Divisions have rocked former farmers over the US$3.5bn compensation deal amid allegations the leadership could have been cajoled by the government into accepting payment outside the agreed timeline of 5 years.

Well-placed sources told Business Times yesterday that the Commercial Farmers Union (CFU) leadership was being accused of being ‘too weak’ to deal with issues at hand.

The divisions come after the government gave the former farmers four months to decide on a 20-year bond that would see the administration paying US$70m per year as compensation for assets expropriated during the fast-track land reform exercise.

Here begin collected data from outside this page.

$ cat src/rtl/lc_pkg.sv
package lc_pkg;
  typedef struct packed {
    logic ram_rd;
    logic wr_en;
    logic bank2;
    logic altzp;
  } lc_flags_t;

  typedef struct packed {
    logic sw;      // mode switch read
    logic ram_rd;
    logic bank2;
    logic clr_wr;
    logic arm_wr;
    logic set_az;
    logic clr_az;
  } lc_cmd_t;
endpackage

$ cat src/rtl/lc_switch_decode.sv
module lc_switch_decode
  import lc_pkg::*;
#(
  parameter int unsigned ADDR_W = 16,
  parameter logic [ADDR_W-1:0] SW_BASE = 'hC080,
  parameter logic [ADDR_W-1:0] AZ_ON   = 'hC008,
  parameter logic [ADDR_W-1:0] AZ_OFF  = 'hC009
) (
  input  logic              valid_i,
  input  logic [ADDR_W-1:0] addr_i,
  input  logic              we_i,
  input  logic              consec_i,
  output lc_cmd_t           cmd_o
);
  logic sw_grp;
  logic unused_addr2;

  assign unused_addr2 = addr_i[2];
  assign sw_grp = addr_i[ADDR_W-1:4] == SW_BASE[ADDR_W-1:4];

  always_comb begin
    cmd_o        = '0;
    cmd_o.sw     = valid_i && !we_i && sw_grp;
    cmd_o.ram_rd = addr_i[0] == addr_i[1];   // 00 and 11 read RAM
    cmd_o.bank2  = !addr_i[3];
    cmd_o.clr_wr = !addr_i[0];
    cmd_o.arm_wr = addr_i[0] && consec_i;
    cmd_o.set_az = valid_i && we_i && (addr_i == AZ_ON);
    cmd_o.clr_az = valid_i && we_i && (addr_i == AZ_OFF);
  end
endmodule

$ cat src/rtl/lc_mode_regs.sv
module lc_mode_regs
  import lc_pkg::*;
#(
  parameter int unsigned ADDR_W = 16
) (
  input  logic              clk_i,
  input  logic              rst_ni,
  input  logic              valid_i,
  input  logic [ADDR_W-1:0] addr_i,
  input  logic              we_i,
  input  lc_cmd_t           cmd_i,
  output lc_flags_t         flags_o,
  output logic              consec_o
);
  lc_flags_t         flags_q;
  logic [ADDR_W-1:0] last_addr_q;
  logic              last_rd_q;

  always_ff @(posedge clk_i or negedge rst_ni) begin
    if (!rst_ni) begin
      flags_q     <= '0;
      last_addr_q <= '0;
      last_rd_q   <= 1'b0;
    end else begin
      if (valid_i) begin
        last_addr_q <= addr_i;
        last_rd_q   <= !we_i;
      end
      if (cmd_i.sw) begin
        flags_q.ram_rd <= cmd_i.ram_rd;
        flags_q.bank2  <= cmd_i.bank2;
        if (cmd_i.clr_wr)      flags_q.wr_en <= 1'b0;
        else if (cmd_i.arm_wr) flags_q.wr_en <= 1'b1;
      end
      if (cmd_i.set_az)      flags_q.altzp <= 1'b1;
      else if (cmd_i.clr_az) flags_q.altzp <= 1'b0;
    end
  end

  assign flags_o  = flags_q;
  assign consec_o = last_rd_q && (last_addr_q == addr_i);
endmodule

$ cat src/rtl/lc_region_map.sv
module lc_region_map #(
  parameter int unsigned ADDR_W = 16,
  parameter logic [ADDR_W-1:0] REGION_LO = 'hD000,
  parameter logic [ADDR_W-1:0] ALT_HI    = 'hE000,
  localparam int unsigned ROM_AW = $clog2((2**ADDR_W) - int'(REGION_LO)),
  localparam int unsigned ALT_AW = $clog2(int'(ALT_HI) - int'(REGION_LO)),
  localparam int unsigned RAM_AW = ADDR_W + 1
) (
  input  logic              valid_i,
  input  logic [ADDR_W-1:0] addr_i,
  input  logic              we_i,
  input  logic              ram_rd_i,
  input  logic              wr_en_i,
  input  logic              bank2_i,
  output logic              rom_cs_o,
  output logic [ROM_AW-1:0] rom_addr_o,
  output logic              ram_cs_o,
  output logic              ram_we_o,
  output logic [RAM_AW-1:0] ram_addr_o
);
  logic              in_reg;
  logic              alt_pg;
  logic [ADDR_W-1:0] off;

  assign in_reg = valid_i && (addr_i >= REGION_LO);
  assign alt_pg = bank2_i && (addr_i < ALT_HI);
  assign off    = addr_i - REGION_LO;

  always_comb begin
    rom_cs_o = 1'b0;
    ram_cs_o = 1'b0;
    ram_we_o = 1'b0;
    if (in_reg) begin
      if (we_i) begin
        ram_cs_o = wr_en_i;
        ram_we_o = wr_en_i;
      end else begin
        ram_cs_o = ram_rd_i;
        rom_cs_o = !ram_rd_i;
      end
    end
  end

  assign rom_addr_o = off[ROM_AW-1:0];
  assign ram_addr_o = alt_pg ? {1'b1, {(ADDR_W-ALT_AW){1'b0}}, addr_i[ALT_AW-1:0]}
                             : {1'b0, addr_i};
endmodule

$ cat src/rtl/lc_status_mux.sv
module lc_status_mux #(
  parameter int unsigned ADDR_W = 16,
  parameter int unsigned DATA_W = 8,
  parameter logic [ADDR_W-1:0] ST_BANK  = 'hC011,
  parameter logic [ADDR_W-1:0] ST_RAMRD = 'hC012,
  parameter logic [ADDR_W-1:0] ST_AZ    = 'hC016
) (
  input  logic              valid_i,
  input  logic [ADDR_W-1:0] addr_i,
  input  logic              we_i,
  input  logic              bank2_i,
  input  logic              ram_rd_i,
  input  logic              altzp_i,
  output logic              hit_o,
  output logic [DATA_W-1:0] data_o
);
  logic rd, bit_v;

  assign rd = valid_i && !we_i;

  always_comb begin
    hit_o = 1'b0;
    bit_v = 1'b0;
    if (rd) begin
      unique case (addr_i)
        ST_BANK:  begin hit_o = 1'b1; bit_v = bank2_i;  end
        ST_RAMRD: begin hit_o = 1'b1; bit_v = ram_rd_i; end
        ST_AZ:    begin hit_o = 1'b1; bit_v = altzp_i;  end
        default:  ;
      endcase
    end
  end

  assign data_o = {bit_v, {(DATA_W-1){1'b0}}};
endmodule

$ cat src/rtl/lc_bank_ctrl.sv
module lc_bank_ctrl
  import lc_pkg::*;
#(
  parameter int unsigned ADDR_W = 16,
  parameter int unsigned DATA_W = 8,
  parameter logic [ADDR_W-1:0] SW_BASE   = 'hC080,
  parameter logic [ADDR_W-1:0] AZ_ON     = 'hC008,
  parameter logic [ADDR_W-1:0] AZ_OFF    = 'hC009,
  parameter logic [ADDR_W-1:0] ST_BANK   = 'hC011,
  parameter logic [ADDR_W-1:0] ST_RAMRD  = 'hC012,
  parameter logic [ADDR_W-1:0] ST_AZ     = 'hC016,
  parameter logic [ADDR_W-1:0] REGION_LO = 'hD000,
  parameter logic [ADDR_W-1:0] ALT_HI    = 'hE000,
  localparam int unsigned ROM_AW = $clog2((2**ADDR_W) - int'(REGION_LO)),
  localparam int unsigned RAM_AW = ADDR_W + 1
) (
  input  logic              clk_i,
  input  logic              rst_ni,
  input  logic              bus_valid_i,
  input  logic [ADDR_W-1:0] addr_i,
  input  logic              we_i,
  output logic              rom_cs_o,
  output logic [ROM_AW-1:0] rom_addr_o,
  output logic              ram_cs_o,
  output logic              ram_we_o,
  output logic [RAM_AW-1:0] ram_addr_o,
  output logic [DATA_W-1:0] rd_data_o,
  output logic              status_hit_o,
  output logic              altzp_o
);
  lc_cmd_t   cmd;
  lc_flags_t flags;
  logic      consec;

  lc_switch_decode #(
    .ADDR_W(ADDR_W), .SW_BASE(SW_BASE), .AZ_ON(AZ_ON), .AZ_OFF(AZ_OFF)
  ) u_dec (
    .valid_i(bus_valid_i), .addr_i(addr_i), .we_i(we_i),
    .consec_i(consec), .cmd_o(cmd)
  );

  lc_mode_regs #(.ADDR_W(ADDR_W)) u_regs (
    .clk_i(clk_i), .rst_ni(rst_ni), .valid_i(bus_valid_i), .addr_i(addr_i),
    .we_i(we_i), .cmd_i(cmd), .flags_o(flags), .consec_o(consec)
  );

  lc_region_map #(
    .ADDR_W(ADDR_W), .REGION_LO(REGION_LO), .ALT_HI(ALT_HI)
  ) u_map (
    .valid_i(bus_valid_i), .addr_i(addr_i), .we_i(we_i),
    .ram_rd_i(flags.ram_rd), .wr_en_i(flags.wr_en), .bank2_i(flags.bank2),
    .rom_cs_o(rom_cs_o), .rom_addr_o(rom_addr_o), .ram_cs_o(ram_cs_o),
    .ram_we_o(ram_we_o), .ram_addr_o(ram_addr_o)
  );

  lc_status_mux #(
    .ADDR_W(ADDR_W), .DATA_W(DATA_W),
    .ST_BANK(ST_BANK), .ST_RAMRD(ST_RAMRD), .ST_AZ(ST_AZ)
  ) u_st (
    .valid_i(bus_valid_i), .addr_i(addr_i), .we_i(we_i),
    .bank2_i(flags.bank2), .ram_rd_i(flags.ram_rd), .altzp_i(flags.altzp),
    .hit_o(status_hit_o), .data_o(rd_data_o)
  );

  assign altzp_o = flags.altzp;
endmodule

$ cat config.mk
export PLATFORM = sky130hd
export DESIGN_NAME = lc_bank_ctrl
export DESIGN_NICKNAME = d
export VERILOG_FILES = /design/src/rtl/lc_pkg.sv /design/src/rtl/lc_switch_decode.sv /design/src/rtl/lc_mode_regs.sv /design/src/rtl/lc_region_map.sv /design/src/rtl/lc_status_mux.sv /design/src/rtl/lc_bank_ctrl.sv
export SDC_FILE = /design/constraint.sdc
export NUM_CORES = 1
export LEC_CHECK = 0
export BUFFER_PORTS_ARGS = -buffer_cell sky130_fd_sc_hd__buf_2
export CAP_MARGIN = 20
export CORE_MARGIN = 2
export CORE_UTILIZATION = 30
export CTS_CLUSTER_SIZE = 40
export DETAILED_ROUTE_END_ITERATION = 8
export GPL_TIMING_DRIVEN = 0
export PLACE_DENSITY = 0.52
export SLEW_MARGIN = 10
export SYNTH_ARGS = -nofsm -noshare
export SYNTH_HDL_FRONTEND = slang
export SYNTH_SLANG_ARGS = --single-unit
$ cat constraint.sdc
create_clock -name clk_i -period 2.1 [get_ports clk_i]
set_input_delay 0.42 -clock clk_i [delete_from_list [all_inputs] [get_ports clk_i]]
set_output_delay 0.42 -clock clk_i [all_outputs]
set_load 0.005 [all_outputs]
======== Word-level counts from Yosys, hierarchy flattened ========
Cells that the tools add are included.
operators by class
  add/sub/neg operators ................... 1
  magnitude comparators ................... 2
  equal/unequal tests ..................... 9
  multiplexer cells ....................... 15
  reductions and logical operators ........ 15
operators with widths
  cell                      number
  $eq A16 B16 Y1 const B    5
  $mux W17                  1
  $eq A16 B16 Y1            1
  $ge A16 B16 Y1 const B    1
  $lt A16 B16 Y1 const B    1
  $sub A14 B13 Y14 const B  1
  $mux W1                   13
  $eq A12 B12 Y1 const B    1
  $logic_and A1 B1 Y1       9
  $logic_not A1 Y1          3
  $pmux W1 S3               1
  $reduce_or A3 Y1          1
  $ne A2 B1 Y1 const B      1
  $reduce_and A2 Y1         1
  $reduce_bool A2 Y1        1
  $eq A1 B1 Y1              1
word-level totals
  register bits ........................... 21
  bits of input ports ..................... 20
  output and inout bits ................... 44

======== Longest topological paths before layout ========
Gate-level depths: netlist of run 1.
  word-level depth ........................ 5
  gate-level depth with buffers ........... 7
  mapped depth without buffers ............ 6

======== By module ========
A second synthesis of run 1 with hierarchy kept.
second synthesis, totals
  cell total of the unflattened synthesis .. 159
  area total of the unflattened synthesis .. 1600.3 um^2
by module, submodules not included
  module            times used  cells each  area an instance (um^2)  seq. area each (um^2)
  lc_mode_regs      1           69          953.4                    525.5
  lc_region_map     1           49          347.8                    0.0
  lc_status_mux     1           23          177.7                    0.0
  lc_switch_decode  1           18          121.4                    0.0

======== Worst setup path before layout of run 1 ========
Ideal clock, no wire load.
  path type ............................... in2out
  start ................................... input addr_i[5]
  end ..................................... output rom_cs_o
  arrival ................................. 1.635 ns
  slack ................................... 0.045 ns
  stages .................................. 4
  buffers on the path ..................... 0
  cell sequence ........................... or4_4 -> nor3_2 -> a41oi_1 -> nor4_1
on the way
  cells in the longest elaborated chain, start to end .. 3
RTL lines
  element              RTL line             RTL
  from (decl)          lc_bank_ctrl.sv:20   input logic [ADDR_W-1:0] addr_i,
  $ge A16 B16 Y1       lc_region_map.sv:25  assign in_reg = valid_i && (addr_i >= REGION_LO);
  $logic_and A1 B1 Y1  lc_region_map.sv:25
  $mux W1              lc_region_map.sv:33  if (in_reg) begin
  to (decl)            lc_bank_ctrl.sv:22   output logic rom_cs_o,
No other way between the ends.

======== Worst setup path in the final report of run 1 ========
  start ................................... input addr_i[8]
  end ..................................... output ram_we_o
on the way
  cells in the longest elaborated chain, start to end .. 3
RTL lines
  element              RTL line             RTL
  $ge A16 B16 Y1       lc_region_map.sv:25
  $logic_and A1 B1 Y1  lc_region_map.sv:25
  $mux W1              lc_region_map.sv:33
  to (decl)            lc_bank_ctrl.sv:25   output logic ram_we_o,
No other way between the ends.

==> results of run 1 <==
-- synthesized netlist by cell type (2+ instances only) --
cell type | n | area (µm²)
sky130_fd_sc_hd__ha_1 | 5 | 62.6
sky130_fd_sc_hd__nand3_1 | 3 | 15.0
sky130_fd_sc_hd__nor3_1 | 4 | 20.0
sky130_fd_sc_hd__and2_1 | 2 | 12.5
sky130_fd_sc_hd__or4_4 | 2 | 22.5
sky130_fd_sc_hd__nor4_1 | 5 | 31.3
sky130_fd_sc_hd__nor2_1 | 6 | 22.5
sky130_fd_sc_hd__nand4b_1 | 2 | 17.5
sky130_fd_sc_hd__mux2_2 | 17 | 191
sky130_fd_sc_hd__o21ai_1 | 2 | 10.0
sky130_fd_sc_hd__nand2_1 | 6 | 22.5
sky130_fd_sc_hd__buf_4 | 33 | 248
sky130_fd_sc_hd__dfrtp_1 | 21 | 526
sky130_fd_sc_hd__nand4_1 | 2 | 12.5
sky130_fd_sc_hd__xor2_1 | 15 | 131
sky130_fd_sc_hd__inv_1 | 9 | 33.8
-- worst register-to-register path, stage by stage (launching register included) --
cell	delay [ns]
sky130_fd_sc_hd__dfrtp_1	0.38
sky130_fd_sc_hd__xor2_1	0.14
sky130_fd_sc_hd__nor4_1	0.34
sky130_fd_sc_hd__nand3_1	0.14
sky130_fd_sc_hd__o31ai_1	0.23
-- metal layers --
layer  global-route usage [%]  part of all wire (%)
met1                     16.9                    46
met4                     3.57                  0.82
met5                        0                     0
met3                     1.76                   5.7
met2                     19.8                    47
-- stage by stage --
stage	hold slack [ns]	instance area (µm²)
after floorplan	0.124	1520
after global placement	0.412	1880
after detailed placement	0.413	1880
after CTS	0.129	2000
after global routing	0.156	2050
final	0.116	2050
-- worst paths after layout --
check,start,endpoint,slack [ns],cells past startpoint
hold reg to reg,u_regs.flags_o[2]$_DFFE_PN0P_,u_regs.flags_o[2]$_DFFE_PN0P_,0.52,2
max in group asynchronous,rst_ni,u_regs.last_addr_q[8]$_DFFE_PN0P_,1.64,1
setup / recovery,addr_i[8],ram_we_o,-0.16,7
hold / removal,rst_ni,u_regs.last_addr_q[11]$_DFFE_PN0P_,0.12,1
setup reg to reg,u_regs.last_addr_q[0]$_DFFE_PN0P_,u_regs.flags_o[2]$_DFFE_PN0P_,0.79,4
min in group clk_i,addr_i[6],u_regs.last_addr_q[6]$_DFFE_PN0P_,0.43,2
-- power by group through the flow --
stage / combinational, µW / sequential (µW) / clock, µW
finish: 256 / 457 / 261
global route: 285 / 462 / 297
CTS: 252 / 457 / 273
detailed placement: 241 / 466 / 0
global placement: 239 / 464 / 0
floorplan: 145 / 462 / 0
-- layout make-up --
cell class | instances | share of cell area, %
Multi-Input combinational cell | 91 | 36.0
Sequential cell | 21 | 25.7
Timing Repair Buffer | 64 | 18.2
Buffer | 34 | 12.2
Tap cell | 67 | 4.10
Clock buffer | 4 | 2.20
Inverter | 9 | 1.65
-- logic make-up after synthesis --
kind of cell / count (synthesis)
AOI/OAI and AO/OA: 9
xor gates and xnor gates: 16
adders and majority gates: 5
buffers and inverters: 44
DFF: 21
muxes: 18
other: 1
and+or+nand+nor: 36
-- sequential cells by signal (all words and copies together), names as in the netlist --
signal	count
u_regs.last_rd_q	1
u_regs.last_addr_q	16
u_regs.flags_o	4
-- repair_timing --
action,in CTS,in global routing
hold endpoints to repair,0,0
endpoints found under the setup margin,5,5
pin swaps,8,4
setup buffers,5,4
gates resized for setup,10,5
==> summary.md, run 1 <==
## Synth
* 32 — Synth cell types
* 4.36% — post-synthesis compound-gate area fraction
* 35.2% — sequential element share of the synthesized area
* 4.19% — adder-cell area share of the yosys netlist
* 9.38% — xor-xnor portion of the synthesized cell area
* 100% — fraction of registers with async set/reset
* 0 — yosys warns
* buffers and inverters — dominant combinational cell family by area after synthesis
* 0 — number of enable-type register cells in the synthesized netlist
* 13.5% — multiplexer share of the synthesized area
* 13.7% — Simple-Gate Fraction of Synth Area
* 150 — Post-Syn Instances
* 9.96 µm² — post-synthesis area per instance
* 1490 µm² — mapped cell area
* sky130_fd_sc_hd__dfrtp_1 — most used flip-flop cell after synthesis
* 21 — Seq cells post-synth

## Pwr
* 0.00104 µW — leakage dissipation
* 26.8% — Clock power frac
* 974 µW — total power of the final layout
* 26.6% — switching share of power
* 0.267 mV — VDD IR max
* 26.3% — combinational group share of total power
* 715 µW — Internal Pwr Total
* 476 nW/µm² — power density over the cells
* 46.9% — register share of total power
* 259 µW — switching power

## Status
* negative setup slack — violations in the final reports
* finished with violations — result of the run

## Placement
* -0.365 ns — Post-Place Worst Slack
* 278 — Post-Place Cells
* 55 — Port Buffer Count
* 2580 µm — HPWL after detailed placement
* 0.796 — Final Wtd Congestion

## Cells and area
* 526 µm² — area used by sequential logic in the layout
* sky130_fd_sc_hd__buf_2 — most common cell after layout, fill and taps aside
* 249 — Nets
* 43.0% — final core area utilization
* 36.9% — Area growth syn-to-layout
* 0 — number of antenna diodes
* 736 µm² — multi-input logic area
* 290 — count of non-filler cells in the finished layout
* 53 x sky130_fd_sc_hd__buf_2, 40 x sky130_fd_sc_hd__buf_4, 21 x sky130_fd_sc_hd__dfrtp_1 — highest-count cells in the layout ignoring fill and taps
* 491 — Fill cells
* 56.5% — share of layout cells above drive strength 1

## CTS
* 0 — Post-CTS Hold Fix Bufs
* 0.26 ns — Skew-Pair Late Insertion Delay
* 3 — TritonCTS Buffers
* 0.07 ns — clock edge transition at the registers on the reported setup and hold paths
* done — CTS tree
* 1 — Max H-tree Level
* sky130_fd_sc_hd__clkbuf_8 — Clock Root Buffer
* 21 — clk sink count
* 2 — buffer levels on the longest clock path

## Setup path
* 1.68 ns — critical path required time
* 0.57 ns — biggest cell delay along the critical path
* sky130_fd_sc_hd__or4_4 — cell type of the slowest stage on the worst timing path
* simple AND/OR/NAND/NOR gates — cell family with the largest share of critical-path delay
* 1.84 ns — worst path arrival time
* 3 — Crit Path Max Fanout
* input pin — critical path startpoint category
* in -> out — start-to-end type of the worst setup path
* buf_8 -> or4_4 -> nor3_4 -> a41oi_2 -> buf_4 -> nor3_2 -> buf_2 — cells along the critical path
* output port — critical path endpoint category
* 3 — Crit path buffers/inverters

## Global route
* 0 — gr ovfl total
* 22 — pin count of the biggest net entering global routing
* 0 — initial antenna violation count
* 5120 µm — wire length of the first global-routing pass
* 12.2% — global router's overall resource usage
* 1095 — via count of the first global-routing pass

## STA
* 108% — share of the clock period used by the worst path after layout
* -0.164 ns — setup ws final
* 0 — number of slew-limit violations in the final report
* 5 — number of failing setup endpoints in the final timing report
* 0.00383 ns — worst clock skew
* 0.442 GHz — timing-limited maximum frequency
* 61.9% — tightest slew margin relative to the limit
* 2.26 ns — final critical path time including I/O delays and setup
* yes — RSZ-0062 raised after global routing
* 0 — Fin. Hold Viols
* -0.661 ns — sum of negative setup slack
* 0.571 ns — slew at the pin closest to its max-slew limit

## Die
* 74.6 µm — DIE WIDTH
* 25 — std cell rows
* 64 — number of top-level pins
* 74.6 µm — height of the chip
* 5560 µm² — total die area
* 31.4% — starting density of the core
* 4750 µm² — Std-Cell Core Area

## Route
* 0 — Detail Route Antenna Nets
* 1217 — total vias in the final route
* 4 — first drt pass iteration count
* 11.3 µm — wire length per cell after detailed routing
* 0 — DRC violations left
* 4.20 — routed vias/inst
* 47 — DRC violation total after the first TritonRoute iteration
* 3290 µm — Routed Wire Length

## Job
* 0 — Maximum Capacitance Violations

## Worst hold path
* in -> async — class of the most critical hold timing path

No activity file was read; power rests on OpenSTA's default activity.
==> run 2: changes to the inputs <==
--- a/config.mk
+++ b/config.mk
@@ -7,7 +7,7 @@
 export LEC_CHECK = 0
 export BUFFER_PORTS_ARGS = -buffer_cell sky130_fd_sc_hd__buf_2
 export CAP_MARGIN = 20
-export CORE_MARGIN = 2
+export CORE_MARGIN = 5
 export CORE_UTILIZATION = 30
 export CTS_CLUSTER_SIZE = 40
 export DETAILED_ROUTE_END_ITERATION = 8
==> run 2 against run 1 <==
Compared with the run above:
- critical path type unchanged
- combinational power about the same
- die area rose by 17%
- non-clock buffer count is 4 higher
- clock power is 5% higher
- core utilization up 1.2 points
- maximum frequency fell by 3.1%
- the flow still finishes with violations (negative setup slack)
- count of clock-buffer cells in the layout unchanged
- critical endpoint unchanged
- power is 1.5% higher
- flip-flop and latch count unchanged
- setup slack worse by 0.073 ns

According to the sources close to the developments, CFU leadership has been accused of being ‘too weak’ and seems to be ‘captured’ by the government as it accepts ‘everything’ tabled by the government.

“We are saying we don’t want the bonds as they take time to recoup our money but the leadership is taking time to tell the government that we don’t want them,” an aggrieved former farmer told Business Times .

“Why do we have to wait for December to tell the authorities that bonds are not viable given our age? The problem is that some of our leaders still have pieces of land which they were removed from and they don’t share the same pain we have.”

The CFU president Andrew Pascoe is still farming at his Ivordale Farm located 45km East of Harare along Nyamapanda road.

Recently, former CFU president Charles Tuffs said there was a need for patience saying: “Let us give the government a chance, four months is not a long time.”

Two years ago, Zimbabwe tabled a US$3.5bn offer to the former farmers.

Of that amount, US$1.75bn was supposed to be paid in July this year while the balance would be paid in installments of US$437.5m per year for the next four years.

Finance and Economic Development minister Mthuli Ncube said the bonds are securitised by international financiers who guarantee payments in case the government fails to pay within the prescribed time.

The government provided a copy of the proposed bond to all former farmers in which it plans to list bonds issued to former farmers on international stock exchanges and any payment made to compensate for farm improvements will not be taxed to sweeten the offer.

A financial advisor engaged by the government to raise the US$3.5bn, Rafael Molina, told former farmers at a recent meeting that the listing of the bonds on the international stock exchanges would create certainty that the government is committed and to give them the ability to sell in future.

Molina said the bonds would be listed on the Victoria Falls Stock Exchange and the Johannesburg Stock Exchange.

He said the bonds will be structured on the basis of affordability to pay.

Molina said interest payment will be fixed per year for the next few years and will be structured in a way that the government will commit to pay earlier than maturity.

The bonds will over time become tradable and have provision to be monetised, meaning that, one can keep the bonds, sell, use them as capital, borrow against them or can be purchased by the international investors.

But former farmers said the sweetest deal is just to pay off a significant amount by year end.

“We are tired of these sweeteners; the only sweet thing that this deal can do is to get paid this year. All the explanations he made work in other economies where there is trust as we have walked that road before and we know how bumpy it is therefore we cannot rely on bonds,” a source said.

It is not the first time that the government has defaulted on the obligation.

Last year, the government failed to pay the initial payment of US$1.75bn saying Covid-19 was ravaging the economy.

It pushed the date to July this year.